> Work instruction
Read the data below line by line and copy each one with "slave" in it.

□ □ □ □

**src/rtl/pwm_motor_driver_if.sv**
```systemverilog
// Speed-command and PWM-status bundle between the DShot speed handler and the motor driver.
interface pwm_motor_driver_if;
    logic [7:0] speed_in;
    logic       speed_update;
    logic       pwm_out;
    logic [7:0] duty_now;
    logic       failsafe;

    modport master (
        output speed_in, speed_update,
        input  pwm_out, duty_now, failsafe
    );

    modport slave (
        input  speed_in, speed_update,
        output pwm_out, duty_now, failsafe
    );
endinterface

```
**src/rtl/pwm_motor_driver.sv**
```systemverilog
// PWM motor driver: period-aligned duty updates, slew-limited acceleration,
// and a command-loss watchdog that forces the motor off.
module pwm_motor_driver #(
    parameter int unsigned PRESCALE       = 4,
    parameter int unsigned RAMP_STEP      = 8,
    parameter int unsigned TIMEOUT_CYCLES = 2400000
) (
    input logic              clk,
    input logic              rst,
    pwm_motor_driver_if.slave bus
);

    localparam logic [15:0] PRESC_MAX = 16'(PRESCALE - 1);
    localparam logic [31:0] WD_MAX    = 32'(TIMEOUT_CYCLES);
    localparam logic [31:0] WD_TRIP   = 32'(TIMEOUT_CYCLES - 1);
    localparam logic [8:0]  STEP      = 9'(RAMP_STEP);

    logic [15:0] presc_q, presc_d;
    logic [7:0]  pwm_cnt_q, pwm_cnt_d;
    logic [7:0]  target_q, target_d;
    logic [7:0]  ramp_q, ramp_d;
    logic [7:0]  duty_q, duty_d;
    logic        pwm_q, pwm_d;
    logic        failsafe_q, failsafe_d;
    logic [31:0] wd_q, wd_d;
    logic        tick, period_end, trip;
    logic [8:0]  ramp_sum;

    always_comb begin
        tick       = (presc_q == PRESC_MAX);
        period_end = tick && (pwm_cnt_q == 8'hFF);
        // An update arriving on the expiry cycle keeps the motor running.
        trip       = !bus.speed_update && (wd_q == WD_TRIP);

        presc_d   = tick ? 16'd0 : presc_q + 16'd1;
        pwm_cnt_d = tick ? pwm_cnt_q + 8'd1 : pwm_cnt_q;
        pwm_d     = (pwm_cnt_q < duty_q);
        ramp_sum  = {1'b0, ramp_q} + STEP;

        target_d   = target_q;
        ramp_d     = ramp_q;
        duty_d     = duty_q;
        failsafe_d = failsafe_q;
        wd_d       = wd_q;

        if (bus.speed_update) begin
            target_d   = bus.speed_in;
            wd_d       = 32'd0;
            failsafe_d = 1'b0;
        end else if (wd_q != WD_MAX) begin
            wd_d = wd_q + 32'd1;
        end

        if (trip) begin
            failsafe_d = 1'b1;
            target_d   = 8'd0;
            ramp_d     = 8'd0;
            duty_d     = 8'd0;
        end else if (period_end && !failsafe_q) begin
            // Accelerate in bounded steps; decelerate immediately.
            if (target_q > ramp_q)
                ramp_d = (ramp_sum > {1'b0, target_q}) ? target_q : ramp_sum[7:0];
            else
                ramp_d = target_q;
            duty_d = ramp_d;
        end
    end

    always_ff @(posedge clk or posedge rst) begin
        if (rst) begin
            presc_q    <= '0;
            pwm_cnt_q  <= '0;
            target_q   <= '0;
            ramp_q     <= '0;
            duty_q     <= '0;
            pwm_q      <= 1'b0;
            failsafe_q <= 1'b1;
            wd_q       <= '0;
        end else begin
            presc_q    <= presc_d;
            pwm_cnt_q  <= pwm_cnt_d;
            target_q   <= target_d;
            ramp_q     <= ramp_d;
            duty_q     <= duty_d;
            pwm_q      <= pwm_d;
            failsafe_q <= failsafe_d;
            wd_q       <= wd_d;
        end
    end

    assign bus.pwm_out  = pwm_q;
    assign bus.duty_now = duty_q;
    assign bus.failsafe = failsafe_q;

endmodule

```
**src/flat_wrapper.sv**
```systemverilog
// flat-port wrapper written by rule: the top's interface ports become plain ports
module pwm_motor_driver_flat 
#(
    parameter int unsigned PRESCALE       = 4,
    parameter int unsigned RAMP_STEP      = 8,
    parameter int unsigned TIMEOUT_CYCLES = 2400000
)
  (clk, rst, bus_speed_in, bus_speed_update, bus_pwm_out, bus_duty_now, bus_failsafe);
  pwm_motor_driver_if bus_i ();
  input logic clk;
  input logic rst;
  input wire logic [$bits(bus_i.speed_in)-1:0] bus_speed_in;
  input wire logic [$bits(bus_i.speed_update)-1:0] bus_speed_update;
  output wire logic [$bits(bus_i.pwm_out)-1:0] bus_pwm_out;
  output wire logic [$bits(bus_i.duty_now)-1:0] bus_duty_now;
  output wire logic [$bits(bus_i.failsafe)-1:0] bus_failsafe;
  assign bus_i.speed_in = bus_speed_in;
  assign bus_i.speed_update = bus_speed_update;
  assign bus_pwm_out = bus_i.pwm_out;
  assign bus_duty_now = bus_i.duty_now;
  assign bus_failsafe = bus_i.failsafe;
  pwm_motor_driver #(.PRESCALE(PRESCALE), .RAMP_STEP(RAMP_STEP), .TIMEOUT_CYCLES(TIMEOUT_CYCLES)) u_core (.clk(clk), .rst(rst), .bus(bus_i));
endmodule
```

□ □ □ □

> Answer section
    modport slave (
    pwm_motor_driver_if.slave bus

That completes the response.